Most legal scholars agree that the Ninth
Amendment does not itself confer rights. Rather,
wrote one constitutional expert, it is “a rule about
how to read the Constitution.” That is, just because
certain rights are not enumerated in the Bill of
Rights does not mean they don’t exist.
The Ninth Amendment stems from a debate about
the Bill of Rights itself. After the Revolutionary
War, people organized together to develop a new
system of government. While everyone seemed to
agree that the freedoms they had just fought so
hard to win needed enduring protections, there
was a lack of consensus when it came to
developing a system of laws that protected every
individual’s God-given freedoms, while at the
same time achieved security and order. There
were two vastly different schools of thought – one
group known as the Federalists favored delegating
expansive powers to a central or federal
government therefore limiting states’ rights and
endangering individual liberties. The other group,
the Anti-Federalists sought to limit the powers of
a central government and ensure sacred freedoms
and liberties were adequately protected against
the risk of tyranny and corrupt governments.

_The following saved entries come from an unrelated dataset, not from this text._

### src/rtl/srcg_pkg.sv
package srcg_pkg;

  typedef enum logic [1:0] {
    OP_WRITE = 2'b00,
    OP_SET   = 2'b01,
    OP_CLEAR = 2'b10,
    OP_RSVD  = 2'b11
  } wr_op_e;

endpackage

### src/rtl/srcg_wr_merge.sv
module srcg_wr_merge #(
  parameter int DATA_W = 32
) (
  input  logic              wr_en_i,
  input  logic [1:0]        wr_op_i,
  input  logic [DATA_W-1:0] wr_data_i,
  input  logic [DATA_W-1:0] cur_i,
  output logic [DATA_W-1:0] nxt_o
);
  import srcg_pkg::*;

  wr_op_e op;
  assign op = wr_op_e'(wr_op_i);

  // per-bit merge cell
  for (genvar b = 0; b < DATA_W; b++) begin : g_bit
    always_comb begin
      nxt_o[b] = cur_i[b];
      if (wr_en_i) begin
        case (op)
          OP_WRITE: nxt_o[b] = wr_data_i[b];
          OP_SET:   nxt_o[b] = cur_i[b] | wr_data_i[b];
          OP_CLEAR: nxt_o[b] = cur_i[b] & ~wr_data_i[b];
          default:  nxt_o[b] = cur_i[b];
        endcase
      end
    end
  end

endmodule

### src/rtl/srcg_settle_timer.sv
module srcg_settle_timer #(
  parameter int SETTLE_CYCLES = 3
) (
  input  logic clk_i,
  input  logic rst_i,
  input  logic sft_i,
  input  logic gate_i,
  output logic done_o
);
  localparam int CNT_W = (SETTLE_CYCLES > 1) ? $clog2(SETTLE_CYCLES) : 1;
  localparam logic [CNT_W-1:0] LAST = CNT_W'(SETTLE_CYCLES - 1);

  logic [CNT_W-1:0] cnt_q;
  logic             armed;

  assign armed  = sft_i & ~gate_i;
  assign done_o = armed & (cnt_q == LAST);

  always_ff @(posedge clk_i) begin
    if (rst_i || !armed || done_o) cnt_q <= '0;
    else                           cnt_q <= cnt_q + 1'b1;
  end

  AST_CNT_BOUND: assert property (@(posedge clk_i) disable iff (rst_i)
    cnt_q <= LAST);
  AST_CNT_ABANDON: assert property (@(posedge clk_i) disable iff (rst_i)
    !sft_i |=> cnt_q == '0);

endmodule

### src/rtl/srcg_ctrl_reg.sv
module srcg_ctrl_reg #(
  parameter int DATA_W        = 32,
  parameter int SFT_BIT       = 31,
  parameter int GATE_BIT      = 30,
  parameter int SETTLE_CYCLES = 3
) (
  input  logic              clk_i,
  input  logic              rst_i,
  input  logic              wr_en_i,
  input  logic [1:0]        wr_op_i,
  input  logic [DATA_W-1:0] wr_data_i,
  output logic [DATA_W-1:0] rd_data_o,
  output logic              periph_rst_o,
  output logic              periph_clk_en_o
);
  localparam logic [DATA_W-1:0] SFT_MASK  = DATA_W'(1) << SFT_BIT;
  localparam logic [DATA_W-1:0] GATE_MASK = DATA_W'(1) << GATE_BIT;
  localparam logic [DATA_W-1:0] POR_VAL   = SFT_MASK | GATE_MASK;

  logic [DATA_W-1:0] ctrl_q;
  logic [DATA_W-1:0] sw_nxt;
  logic              hw_set;

  srcg_wr_merge #(.DATA_W(DATA_W)) u_merge (
    .wr_en_i   (wr_en_i),
    .wr_op_i   (wr_op_i),
    .wr_data_i (wr_data_i),
    .cur_i     (ctrl_q),
    .nxt_o     (sw_nxt)
  );

  srcg_settle_timer #(.SETTLE_CYCLES(SETTLE_CYCLES)) u_timer (
    .clk_i  (clk_i),
    .rst_i  (rst_i),
    .sft_i  (ctrl_q[SFT_BIT]),
    .gate_i (ctrl_q[GATE_BIT]),
    .done_o (hw_set)
  );

  always_ff @(posedge clk_i) begin
    if (rst_i) begin
      ctrl_q <= POR_VAL;
    end else begin
      ctrl_q <= sw_nxt;
      if (hw_set) ctrl_q[GATE_BIT] <= 1'b1;
    end
  end

  assign rd_data_o       = ctrl_q;
  assign periph_rst_o    = ctrl_q[SFT_BIT];
  assign periph_clk_en_o = ~ctrl_q[GATE_BIT];

  AST_SET_ALIAS: assert property (@(posedge clk_i) disable iff (rst_i)
    wr_en_i && wr_op_i == 2'b01 |=> (ctrl_q & $past(wr_data_i)) == $past(wr_data_i));
  AST_CLEAR_ALIAS: assert property (@(posedge clk_i) disable iff (rst_i)
    wr_en_i && wr_op_i == 2'b10 |=> ((ctrl_q & $past(wr_data_i)) & ~GATE_MASK) == '0);
  AST_RSVD_NO_CHANGE: assert property (@(posedge clk_i) disable iff (rst_i)
    wr_en_i && wr_op_i == 2'b11 |=> (ctrl_q & ~GATE_MASK) == ($past(ctrl_q) & ~GATE_MASK));
  AST_HW_GATE_NEEDS_SFT: assert property (@(posedge clk_i) disable iff (rst_i)
    $rose(ctrl_q[GATE_BIT]) && !$past(wr_en_i) |-> $past(ctrl_q[SFT_BIT]));

endmodule

### config.mk
export PLATFORM = sky130hd
export DESIGN_NAME = srcg_ctrl_reg
export DESIGN_NICKNAME = d
export VERILOG_FILES = /design/src/rtl/srcg_pkg.sv /design/src/rtl/srcg_wr_merge.sv /design/src/rtl/srcg_settle_timer.sv /design/src/rtl/srcg_ctrl_reg.sv
export SDC_FILE = /design/constraint.sdc
export NUM_CORES = 1
export LEC_CHECK = 0
export ABC_AREA = 1
export CAP_MARGIN = 30
export CORE_UTILIZATION = 40
export DETAILED_ROUTE_END_ITERATION = 8
export DONT_BUFFER_PORTS = 1
export PLACE_DENSITY = 0.63
export SKIP_CTS_REPAIR_TIMING = 1
export SYNTH_ARGS = -nofsm -noshare
export SYNTH_HDL_FRONTEND = slang
export SYNTH_SLANG_ARGS = --single-unit
### constraint.sdc
create_clock -name clk_i -period 1.45 [get_ports clk_i]
set_clock_uncertainty 0.2 [all_clocks]
set_input_delay 0.2175 -clock clk_i [delete_from_list [all_inputs] [get_ports clk_i]]
set_output_delay 0.2175 -clock clk_i [all_outputs]
set_load 0.02 [all_outputs]
# == Word level (Yosys, flattened, before mapping) ==
# Cells that the tools add are included.
# word_totals
ff_bits,34
inputBits,37
out_inout_bits,34
wordCells,145
# op_classes
add_sub_neg,1
eq_ne,3
n_mux,32
n_bitwise,99
reduce_logical,7
# ops
cell,n
$pmux W1 S3,32
$and A1 B1 Y1,34
$not A1 Y1,33
$or A1 B1 Y1,32
$eq A2 B2 Y1 const B,2
$reduce_bool A3 Y1,1
$add A2 B1 Y2 const B,1
$eq A2 B1 Y1 const B,1
$logic_not A2 Y1,1
$logic_or A1 B1 Y1,2
$reduce_and A2 Y1,1
$reduce_or A2 Y1,1
$logic_not A1 Y1,1

# == Longest topological paths before layout ==
# Gate-level depths: netlist of run 1.
# logic_depth
word_depth,5
mapped_depth,8
mapped_depth_nobuf,7

# == Cells and area by module ==
# Synthesis of run 1 repeated with hierarchy kept, for this count alone.
# hier_totals
cells_unflattened,317
area_unflattened_um2,1930.6
# modules_own_cells
module,instances,cells_per_inst,area_per_inst_um2,seq_area_each_um2
srcg_ctrl_reg,1,101,928.4,640.6
srcg_wr_merge,1,205,915.9,0.0
srcg_settle_timer,1,11,86.3,40.0

# == Worst setup path after synthesis of run 1 ==
# No wires, ideal clock.
# synth_timing
kind,input port to flip-flop
start,in wr_op_i[0]
end,"reg ctrl_q[20], in the netlist rd_data_o[20]"
t_arrival_ns,1.094
t_required_ns,1.136
slack_ns,0.043
cell_stages,8
n_path_buf,2
path_cell_list,inv_1 ha_1 buf_6 nor2_8 buf_6 nand2_1 a21oi_1 nor2_1
# synth_via
elab_chain_len,3
elab_cells_between_ends,6
# synth_lines
item,line_no,text
"start, declared",srcg_ctrl_reg.sv:10,"input logic [1:0] wr_op_i,"
$eq A2 B1 Y1 (tied with other cells),srcg_wr_merge.sv:20,case (op)
$reduce_bool A3 Y1 (no line),-,
$reduce_and A2 Y1 (no line),-,
"end signal, assigned",srcg_ctrl_reg.sv:44,ctrl_q <= sw_nxt;
"end, declared",srcg_ctrl_reg.sv:20,logic [DATA_W-1:0] ctrl_q;
# Parallel ways exist; a longest one is shown, timed or not.
# A chain may end at the register's enable or synchronous reset.

# == Worst setup path in the final report of run 1 ==
# layout_timing
start,"reg ctrl_q[31], in the netlist rd_data_o[31]"
end,out rd_data_o[31]
# layout_lines
item,line_no,text
"end, declared",srcg_ctrl_reg.sv:12,"output logic [DATA_W-1:0] rd_data_o,"
# No word-level cell between the ends.

==> results.yml, run 1 <==
detailed_routing:
  wl_per_cell_um: 10.9
  routed_via_count: 2206
  number_of_drc_violations_after_detailed_routing: 0
  dr.pass1.iters: 5
  dr.first_iter.drc_count: 158
  drt-total-wl_um: 5390
  ant_nets: 0
  detail_route.vias_per_cell: 4.47
global_route:
  globalRouteTotalUtil_pct: 17.8
  globalRoute.totalOverflow: 0
  grt_start_max_net_pins: 32
  grt_antenna_before_repair: 0
  grt_pass1_vias: 1892
  grt_pass1_wl_um: 8590
die:
  floorplan.die.width_um: 77.4
  row_count: 27
  core_area_sq_um: 5510
  io_pins: 71
  starting_density_of_the_core_pct: 41.3
  die-height_um: 77.4
  die-area_sq_um: 6000
placed_design:
  final_replace_weighted_congestion: 0.746
  numPortBuffers: 0
  total_placed_cells_including_tap_cells: 456
  place.detailed.hpwl_um: 3620
cts:
  cts_num_sinks: 34
  clk_pin_slew_worst_paths_ns: 0.07
  cts-root-to-sink-buffers: 2
  clock_insertion_delay_worst_skew_ns: 0.28
  tritoncts.num_buffers: 5
  tritoncts: "yes"
  ctsRootBufferMaster: "clkbuf_8"
  htree_levels: 2
setup_path:
  critPathMaxFanout: 3
  critical-path-top-delay-family: "flip-flops"
  worst_setup_path_end_kind: "primary output"
  critPathBufInv: 1
  critPathLaunchType: "register"
  biggest_cell_delay_along_the_critical_path_ns: 0.33
  critical_path_required_ns: 1.03
  cp.arrival_ns: 0.80
  cpMaxStageDelayCell: "dfxtp_1"
  setup.worst_path.class: "register to primary output"
  critical_path.cell_chain: "buf_4"
synth:
  average_size_of_a_mapped_cell_sq_um: 5.84
  seq_area_frac_synth_pct: 29.9
  synthCells: 390
  mappedNetlistArea_sq_um: 2280
  yosys.cell_types.count: 16
  postSynthRegisterBits: 34
  mappedNetlistNets: 431
  yosys_warnings: 0
power_and_ir_drop:
  power.share.clock_pct: 30.0
  internal_power_consumption_mw: 1.65
  vdd_drop_max_mv: 0.312
  p_per_area_nw_per_um2: 881
  p_comb_share_pct: 24.7
  static-leakage-power_nw: 1.42
  switchingPower_mw: 0.784
  pwr-share-seq_pct: 45.2
  power_switching_share_pct: 32.2
timing:
  max-slew-margin-rel_pct: 76.1
  maxSlewViolCount: 0
  timing.hold.ws_ns: -0.0403
  finalCriticalPeriod_ns: 1.22
  fin_setup_tns_ns: 0
  grt_setup_unrepaired: "no"
  worst-slew-pin-transition_ns: 0.358
  layout_worst_path_cycle_share_pct: 83.9
  setup_violations: 0
  number_of_failing_hold_endpoints_at_the_final_stage: 30
  fmax_mhz: 822
finish:
  post_layout_nonfiller_instances: 494
  number_of_antenna_cells_inserted: 0
  num-fill-cells: 554
  ff_latch_area_sq_um: 681
  layout_commonest_cell: "nand2_1"
  synthToLayoutAreaGrowth_pct: 21.4
  most-common-layout-cells: "nand2_1, inv_1, nor2_1, dfxtp_1, nand3_1"
  nNetsFinal: 462
  multi_input_area_sq_um: 1170
  drive_above_1_share_pct: 8.77
outcome:
  status: "finished with violations"
  failing_checks: "hold timing"
worst_hold_path:
  holdCritPathClass: "primary input to register"
flow_run:
  max_cap_viol_count: 0
cell families after synthesis:
logic type               after synthesis  share of synthesized area, %
AO/OA/AOI/OAI                         35                          9.57
buffers and inverters                 93                          18.7
adder cells (fa/ha/maj)                4                          2.20
AND/OR/NAND/NOR                      224                          39.6
flip-flops                            34                          29.9
flip-flops by register name, indices dropped and copies added, names as in the netlist:
name / count
rd_data_o: 32
u_timer.cnt_q: 2
Yosys cell counts (all sizes together):
master | n | area (sq um)
nor2 | 36 | 151
ha | 4 | 50.1
clkbuf | 3 | 11.3
buf | 21 | 156
o21bai | 2 | 15.0
a21oi | 31 | 193
nand3 | 33 | 165
o21ai | 2 | 10.0
inv | 69 | 259
nand2 | 155 | 584
dfxtp | 34 | 681
power by group through the flow:
| stage | Clock, mW | Combinational [mW] | Sequential (mW) |
|---|---|---|---|
| 6_report | 0.731 | 0.602 | 1.10 |
| 5_1_grt | 0.797 | 0.688 | 1.11 |
| 4_1_cts | 0.768 | 0.539 | 1.10 |
| 3_5_place_dp | 0 | 0.537 | 1.12 |
| 3_3_place_gp | 0 | 0.527 | 1.12 |
| 2_1_floorplan | 0 | 0.446 | 1.12 |
per-layer routing:
layer / vias to the layer above / GRT usage (%) / share of wire, %
li1: 1213 / - / -
met1: 920 / 22.2 / 46
met2: 71 / 29.2 / 46
met3: 2 / 5.76 / 7.4
met4: 0 / 5.09 / 0.50
met5: - / 0 / 0
final timing paths:
| path | start | endpoint | slack [ns] | cells past startpoint |
|---|---|---|---|---|
| setup / recovery | rd_data_o[31] | rd_data_o[31] | 0.23 | 1 |
| hold / removal | wr_data_i[3] | rd_data_o[3] | -0.04 | 4 |
| setup reg to reg | u_timer.cnt_q[0] | rd_data_o[30] | 0.34 | 6 |
| hold reg to reg | u_timer.cnt_q[0] | u_timer.cnt_q[0] | 0.21 | 1 |
metrics by stage:
stage | power (mW) | setup slack (ns) | instance area [sq um] | util, %
after global placement | 1.65 | -0.0266 | 2370 | 43.1
after CTS | 2.41 | 0.219 | 2460 | 44.7
final | 2.43 | 0.234 | 2760 | 50.2
after global routing | 2.59 | 0.134 | 2760 | 50.2
after detailed placement | 1.66 | -0.0633 | 2370 | 43.1
after floorplan | 1.56 | 0.0426 | 2280 | -
final cells by class:
class                      instances  share of cell area [%]
sequential                        34                    24.6
clock inverter                     1                   0.181
multi-input combinational        263                    42.3
clock buffer                       7                    3.12
timing repair buffer              48                    17.1
tap                               72                    3.26
inverter                          69                    9.37
Power figures use the tool's default switching activity.
==> inputs of run 2 (changes only) <==
PLACE_DENSITY = 0.61   (was 0.63)
clock period = 1.2 ns   (was 1.45 ns; I/O delays follow)
==> run 2 against run 1 <==
Effect of this change:
- the run still ends with hold timing left
- non-clock buffer count grew 30
- clock-buffer cell count grew 1
- worst hold slack lost 0.044 ns
- register-to-register slack lost 0.26 ns
==> results.yml, run 2 (same netlist as run 1, synthesis figures left out) <==
outcome:
  status: "finished with violations"
  failing_checks: "hold timing"
cts:
  tritoncts: "yes"
  cts_num_sinks: 34
  clk_pin_slew_worst_paths_ns: 0.07
  cts-root-to-sink-buffers: 2
  tritoncts.num_buffers: 5
  clock_insertion_delay_worst_skew_ns: 0.28
  ctsRootBufferMaster: "clkbuf_8"
  htree_levels: 2
finish:
  drive_above_1_share_pct: 17.3
  number_of_antenna_cells_inserted: 0
  max_reg_flops: 32
  most-common-layout-cells: "nand2_1, inv_1, buf_4, nor2_1, nand3_1"
  layout_commonest_cell: "nand2_1"
  nNetsFinal: 492
  synthToLayoutAreaGrowth_pct: 34.6
  utilization_pct: 55.6
die:
  io_pins: 71
  starting_density_of_the_core_pct: 41.3
  floorplan.die.width_um: 77.4
  die-height_um: 77.4
  die-area_sq_um: 6000
  row_count: 27
  core_area_sq_um: 5510
detailed_routing:
  drt-total-wl_um: 5560
  dr.pass1.iters: 4
  wl_per_cell_um: 10.6
  dr.first_iter.drc_count: 111
  routed_via_count: 2366
  detail_route.vias_per_cell: 4.52
  ant_nets: 0
  number_of_drc_violations_after_detailed_routing: 0
setup_path:
  cpMaxStageDelayCell: "dfxtp_2"
  critical_path_required_ns: 0.82
  cp.arrival_ns: 0.79
  biggest_cell_delay_along_the_critical_path_ns: 0.35
  timing.reg2reg.setup_slack_ns: 0.08
  critical_path.cell_chain: "inv_2, buf_6"
  critPathMaxFanout: 3
  critPathLaunchType: "register"
  worst_setup_path_end_kind: "primary output"
  setup.worst_path.class: "register to primary output"
timing:
  timing.hold.ws_ns: -0.0846
  max-slew-margin-rel_pct: 77.8
  setup_violations: 0
  postLayoutSetupSlackWorst_ns: 0.0254
  fmax_mhz: 851
  finalCriticalPeriod_ns: 1.17
  layout_worst_path_cycle_share_pct: 97.9
  worst-slew-pin-transition_ns: 0.333
  maxSlewViolCount: 0
  number_of_failing_hold_endpoints_at_the_final_stage: 30
  grt_setup_unrepaired: "yes"
power_and_ir_drop:
  p_per_area_nw_per_um2: 1040
  static-leakage-power_nw: 1.60
  vdd_drop_max_mv: 0.544
  total_power_mw: 3.20
global_route:
  grt_pass1_wl_um: 9150
  globalRoute.totalOverflow: 0
  globalRouteTotalUtil_pct: 18.9
  grt_start_max_net_pins: 32
  grt_antenna_before_repair: 0
  grt_pass1_vias: 2096
placed_design:
  final_replace_weighted_congestion: 0.722
  numPortBuffers: 0
  place_worst_setup_slack_ns: -0.104
  place.detailed.hpwl_um: 3760
flow_run:
  max_cap_viol_count: 0
worst_hold_path:
  holdCritPathClass: "primary input to register"
## run 2: cell count changes in the layout (fill, tap and decap cells not counted), sizes merged
cell / previous run / this run
clkinv: 1 / 0
dlygate4sd3: 30 / 32
clkbuf: 7 / 8
buf: 18 / 46
## run 2: where the power goes
| part | internal, mW | leakage [nW] | switching, mW |
|---|---|---|---|
| clock | 0.580 | 0.0575 | 0.432 |
| sequential | 1.21 | 0.279 | 0.0411 |
| combinational | 0.421 | 1.27 | 0.518 |
## run 2: area by class of cell
type	count	area, sq um
Fill cell	552	2440
Multi-Input combinational cell	263	1190
Timing Repair Buffer	78	719
Sequential cell	34	686
Inverter	69	264
Clock buffer	8	110
Tap cell	72	90.1
## run 2: worst paths after layout
kind | start | to | cells past startpoint
setup / recovery | rd_data_o[30] | periph_clk_en_o | 2
hold / removal | wr_data_i[6] | rd_data_o[6] | 4
setup reg to reg | u_timer.cnt_q[0] | rd_data_o[30] | 6
hold reg to reg | u_timer.cnt_q[0] | u_timer.cnt_q[0] | 1
## run 2: metal layers
| metal | track usage, % | share of wire (%) |
|---|---|---|
| met1 | 22.4 | 47 |
| met2 | 32.6 | 47 |
| met3 | 5.65 | 5.4 |
| met4 | 6.04 | 0.83 |
| met5 | 0 | 0 |
## run 2: critical path, delay by kind of cell (launching register included)
family   cells  cell delay, ns
flops        1            0.35
buf+inv      2            0.17
## run 2: through the flow
stage / area (sq um) / hold WS, ns / cells / TNS, ns
after CTS: 2730 / -0.212 / 492 / -0.0769
after floorplan: 2310 / 0.0758 / 390 / -3.04
final: 3060 / -0.0846 / 524 / 0
after detailed placement: 2620 / 0.0892 / 484 / -2.69
after global placement: 2620 / 0.0838 / 484 / -2.44
after global routing: 3060 / -0.0815 / 524 / -0.0196
==> inputs of run 3 (changes only) <==
CELL_PAD_IN_SITES_DETAIL_PLACEMENT = 0   (was unset)
CELL_PAD_IN_SITES_GLOBAL_PLACEMENT = 1   (was unset)
PLACE_DENSITY = 0.83   (was 0.61)
==> run 3 against run 2 <==
Effect of this change:
- the flow still finishes with violations (hold timing)
- final area up 1.5%
- sequential share of layout area down 0.33 points
- non-clock buffer count up 6
- worst setup slack worse by 0.0076 ns
- worst hold slack better by 0.0041 ns
- critical path type unchanged
- largest power group unchanged
- highest routed layer unchanged
==> results.yml, run 3 (same netlist as run 1, synthesis figures left out) <==
setup_path:
  timing.reg2reg.setup_slack_ns: 0.10
  critical_path_required_ns: 0.82
  reg2reg_to: "rd_data_o[30]"
  timing.rr.start: "u_timer.cnt_q[0]"
  cp.arrival_ns: 0.80
  worst_setup_path_end_kind: "primary output"
  setup.worst_path.class: "register to primary output"
  critPathMaxFanout: 3
  cell_depth_of_the_worst_flop_to_flop_path: 6
  critPathLaunchType: "register"
worst_hold_path:
  worstHoldPathCells: 4
  holdCritPathClass: "primary input to register"
  worstHoldEndpoint: "rd_data_o[25]"
  hold_start: "wr_en_i"
detailed_routing:
  detail_route.vias_per_cell: 4.53
  routed_via_count: 2402
  drt-total-wl_um: 5760
  dr.first_iter.drc_count: 120
  dr.pass1.iters: 4
  wl_per_cell_um: 10.9
  ant_nets: 0
  number_of_drc_violations_after_detailed_routing: 0
finish:
  ff_latch_area_sq_um: 686
  max_reg_flops: 32
  post_route_cell_area_sq_um: 3110
  num-fill-cells: 544
  multi_input_area_sq_um: 1200
  nNetsFinal: 498
  number_of_antenna_cells_inserted: 0
  drive_above_1_share_pct: 17.9
  layout_commonest_cell: "nand2_1"
  synthToLayoutAreaGrowth_pct: 36.6
  most-common-layout-cells: "nand2_1, inv_1, buf_4, nor2_1, dlygate4sd3_1"
die:
  die-area_sq_um: 6000
  row_count: 27
  core_area_sq_um: 5510
  die-height_um: 77.4
  floorplan.die.width_um: 77.4
  starting_density_of_the_core_pct: 41.3
  io_pins: 71
power_and_ir_drop:
  p_per_area_nw_per_um2: 994
  switchingPower_mw: 0.987
  power_switching_share_pct: 31.9
  power.share.clock_pct: 28.5
  total_power_mw: 3.09
  p_comb_share_pct: 31.2
  pwr-share-seq_pct: 40.3
  internal_power_consumption_mw: 2.11
  vdd_drop_max_mv: 0.738
  static-leakage-power_nw: 1.62
cts:
  cts_num_sinks: 34
  htree_levels: 2
  clk_pin_slew_worst_paths_ns: 0.07
  cts-root-to-sink-buffers: 2
  tritoncts.num_buffers: 5
  tritoncts: "yes"
  clock_insertion_delay_worst_skew_ns: 0.28
  ctsRootBufferMaster: "clkbuf_8"
outcome:
  failing_checks: "hold timing"
  status: "finished with violations"
global_route:
  grt_pass1_vias: 2161
  grt_antenna_before_repair: 0
  globalRoute.totalOverflow: 0
  grt_start_max_net_pins: 32
  grt_pass1_wl_um: 9630
  globalRouteTotalUtil_pct: 19.8
placed_design:
  postPlaceCellArea_sq_um: 2670
  final_replace_weighted_congestion: 0.734
  place.detailed.hpwl_um: 3920
  numPortBuffers: 0
timing:
  layout_worst_path_cycle_share_pct: 98.5
  worst-slew-pin-transition_ns: 0.230
  max-slew-margin-rel_pct: 84.7
  maxSlewViolCount: 0
  number_of_failing_hold_endpoints_at_the_final_stage: 30
  grt_setup_unrepaired: "yes"
  finalCriticalPeriod_ns: 1.18
  timing.hold.ws_ns: -0.0805
  setup_violations: 0
  fmax_mhz: 846
flow_run:
  max_cap_viol_count: 0
==> run 3: layout make-up <==
class	count	area share, %
clock inverters	1	0.161
flip-flops and latches	34	22.1
clock buffers	7	2.78
well taps	72	2.90
multi-input cells	263	38.5
inverters	69	8.49
repair buffers	84	25.2
==> run 3: layer usage <==
metal | up-vias | GRT usage, % | wire length (um)
met4 | 0 | 6.23 | 47
met2 | 57 | 32.0 | 2640
met3 | 4 | 5.76 | 322
li1 | 1284 | - | -
met5 | - | 0 | 0
met1 | 1057 | 25.2 | 2740
==> run 3: stage by stage <==
step | setup TNS, ns | utilization (%) | setup slack, ns | instances
after global routing | -0.0234 | 56.5 | -0.0234 | 530
final | 0 | 56.5 | 0.0178 | 530
after detailed placement | -2.50 | 48.4 | -0.0965 | 488
after global placement | -2.10 | 48.4 | -0.0824 | 488
after floorplan | -3.04 | - | -0.113 | 390
after CTS | -0.0776 | 50.1 | -0.0673 | 496
==> run 3: power groups by stage <==
stage,combinational (mW),sequential (mW),clock (mW)
detailed placement,0.860,1.27,0
global placement,0.847,1.27,0
CTS,0.861,1.24,0.923
global route,1.09,1.25,0.961
floorplan,0.549,1.35,0
finish,0.964,1.25,0.882
==> run 3: how the worst max path moves through the flow <==
stage	startpoint	end	slack, ns
global route	rd_data_o[30]	periph_clk_en_o	-0.02
finish	rd_data_o[30]	periph_clk_en_o	0.02
floorplan	wr_op_i[1]	rd_data_o[20]	-0.11
detailed placement	wr_op_i[1]	rd_data_o[9]	-0.1
global placement	wr_op_i[1]	rd_data_o[21]	-0.08
CTS	rd_data_o[30]	periph_clk_en_o	-0.07
==> run 3: critical path: stages (launching register included) <==
cell and delay [ns]:
dfxtp_2 0.35, inv_2 0.05, buf_6 0.12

The Anti-Federalists were against ratifying the
Constitution without a Bill of Rights declaring
the fundamental rights owed to the citizens of the
new republic. The Federalists were opposed to
this. While reasonable minds may differ, the Bill of
Rights was ratified as part of our Constitution – and
continues to endure.
Unlike the first eight amendments, which prohibit
or restrict government action understood to abridge
rights of the individual, the Ninth Amendment
governs constitutional rights of the people that may
not have been enumerated specifically, but which
are inherent. With a keen, and first-hand,
understanding of government’s rapacious desire to
acquire more power, the Anti-Federalists reasoned
that a government in the future might claim that
God-given rights of the people did not exist if they
were not already guaranteed.
Limiting power of a central government ensured our sacred liberties.